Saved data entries
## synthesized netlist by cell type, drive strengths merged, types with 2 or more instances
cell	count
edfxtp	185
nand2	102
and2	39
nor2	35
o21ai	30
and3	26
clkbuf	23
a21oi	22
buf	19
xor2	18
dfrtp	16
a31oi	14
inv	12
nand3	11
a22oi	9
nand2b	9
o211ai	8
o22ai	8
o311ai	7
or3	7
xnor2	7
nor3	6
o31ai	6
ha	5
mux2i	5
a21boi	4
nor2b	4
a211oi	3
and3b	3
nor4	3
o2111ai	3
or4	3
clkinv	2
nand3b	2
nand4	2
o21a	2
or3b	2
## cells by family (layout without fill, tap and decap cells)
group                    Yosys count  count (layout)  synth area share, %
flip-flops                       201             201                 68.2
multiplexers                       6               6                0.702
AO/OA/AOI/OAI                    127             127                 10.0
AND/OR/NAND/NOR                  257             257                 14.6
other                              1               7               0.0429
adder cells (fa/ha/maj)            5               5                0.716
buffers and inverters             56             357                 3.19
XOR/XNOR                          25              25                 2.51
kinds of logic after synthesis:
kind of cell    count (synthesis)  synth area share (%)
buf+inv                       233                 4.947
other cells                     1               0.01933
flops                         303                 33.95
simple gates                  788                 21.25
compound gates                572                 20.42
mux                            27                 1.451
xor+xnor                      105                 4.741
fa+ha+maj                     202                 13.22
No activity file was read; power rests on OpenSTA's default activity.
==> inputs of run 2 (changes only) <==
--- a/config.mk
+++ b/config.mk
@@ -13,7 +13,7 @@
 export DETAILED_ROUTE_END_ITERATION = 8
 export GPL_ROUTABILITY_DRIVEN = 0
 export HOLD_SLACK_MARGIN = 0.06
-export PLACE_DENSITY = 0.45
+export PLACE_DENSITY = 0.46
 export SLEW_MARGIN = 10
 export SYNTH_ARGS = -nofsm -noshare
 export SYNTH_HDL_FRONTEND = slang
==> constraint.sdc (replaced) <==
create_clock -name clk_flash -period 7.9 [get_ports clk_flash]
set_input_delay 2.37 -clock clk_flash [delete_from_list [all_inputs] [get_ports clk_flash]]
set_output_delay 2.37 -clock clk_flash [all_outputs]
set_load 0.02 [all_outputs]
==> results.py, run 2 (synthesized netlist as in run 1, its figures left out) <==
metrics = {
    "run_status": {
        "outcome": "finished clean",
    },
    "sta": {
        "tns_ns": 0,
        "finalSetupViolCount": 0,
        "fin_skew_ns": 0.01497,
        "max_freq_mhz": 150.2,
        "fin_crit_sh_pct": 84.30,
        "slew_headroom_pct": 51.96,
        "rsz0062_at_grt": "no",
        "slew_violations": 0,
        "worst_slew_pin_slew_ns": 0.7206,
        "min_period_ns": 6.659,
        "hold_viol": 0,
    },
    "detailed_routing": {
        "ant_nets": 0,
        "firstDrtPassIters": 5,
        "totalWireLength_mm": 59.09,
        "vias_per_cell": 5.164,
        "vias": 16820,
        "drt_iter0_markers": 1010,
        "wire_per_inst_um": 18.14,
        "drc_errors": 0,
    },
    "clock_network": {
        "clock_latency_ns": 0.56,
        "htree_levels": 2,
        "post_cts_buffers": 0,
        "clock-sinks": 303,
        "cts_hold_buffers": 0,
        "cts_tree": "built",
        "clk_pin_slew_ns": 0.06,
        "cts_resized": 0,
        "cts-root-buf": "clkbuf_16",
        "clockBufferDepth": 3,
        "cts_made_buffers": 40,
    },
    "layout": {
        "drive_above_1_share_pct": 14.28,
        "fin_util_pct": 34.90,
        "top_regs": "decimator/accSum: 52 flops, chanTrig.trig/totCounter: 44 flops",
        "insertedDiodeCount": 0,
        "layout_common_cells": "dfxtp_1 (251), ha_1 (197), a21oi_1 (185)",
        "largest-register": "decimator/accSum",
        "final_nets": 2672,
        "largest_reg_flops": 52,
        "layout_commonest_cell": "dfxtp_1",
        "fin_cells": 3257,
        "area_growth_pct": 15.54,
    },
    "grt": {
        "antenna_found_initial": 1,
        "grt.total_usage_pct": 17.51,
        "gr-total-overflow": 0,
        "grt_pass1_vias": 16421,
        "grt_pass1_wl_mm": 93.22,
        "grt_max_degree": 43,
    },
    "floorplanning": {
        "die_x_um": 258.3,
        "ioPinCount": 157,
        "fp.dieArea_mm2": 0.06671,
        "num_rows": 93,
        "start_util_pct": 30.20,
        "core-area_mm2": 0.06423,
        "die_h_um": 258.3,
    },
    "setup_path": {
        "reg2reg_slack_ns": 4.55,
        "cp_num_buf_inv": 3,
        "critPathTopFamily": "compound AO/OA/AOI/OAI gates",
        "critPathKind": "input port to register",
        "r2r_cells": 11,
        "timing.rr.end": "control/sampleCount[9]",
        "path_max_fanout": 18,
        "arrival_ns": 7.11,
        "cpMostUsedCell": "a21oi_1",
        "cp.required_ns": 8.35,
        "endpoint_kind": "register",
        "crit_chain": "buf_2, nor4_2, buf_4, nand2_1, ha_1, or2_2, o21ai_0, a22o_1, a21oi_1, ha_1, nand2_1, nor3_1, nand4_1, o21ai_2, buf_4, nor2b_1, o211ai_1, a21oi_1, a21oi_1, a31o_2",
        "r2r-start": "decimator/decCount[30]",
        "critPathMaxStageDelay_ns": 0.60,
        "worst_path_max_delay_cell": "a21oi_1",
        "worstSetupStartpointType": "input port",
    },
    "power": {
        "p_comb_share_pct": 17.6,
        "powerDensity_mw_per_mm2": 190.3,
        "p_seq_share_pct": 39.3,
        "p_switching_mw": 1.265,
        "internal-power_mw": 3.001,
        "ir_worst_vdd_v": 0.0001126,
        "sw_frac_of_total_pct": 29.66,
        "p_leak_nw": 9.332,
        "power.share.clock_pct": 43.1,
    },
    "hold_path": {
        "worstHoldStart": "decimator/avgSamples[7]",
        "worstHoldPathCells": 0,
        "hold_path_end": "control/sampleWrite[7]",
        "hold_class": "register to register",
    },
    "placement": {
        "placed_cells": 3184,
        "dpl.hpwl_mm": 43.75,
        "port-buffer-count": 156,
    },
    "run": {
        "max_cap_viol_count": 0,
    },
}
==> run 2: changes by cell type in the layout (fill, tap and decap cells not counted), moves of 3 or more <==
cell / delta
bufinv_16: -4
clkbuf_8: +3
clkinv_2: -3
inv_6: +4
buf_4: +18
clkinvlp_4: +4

_Required action_:
When the word "accSum" shows up in a line of the entries, report that line.

_Task response_:
        "top_regs": "decimator/accSum: 52 flops, chanTrig.trig/totCounter: 44 flops",
        "largest-register": "decimator/accSum",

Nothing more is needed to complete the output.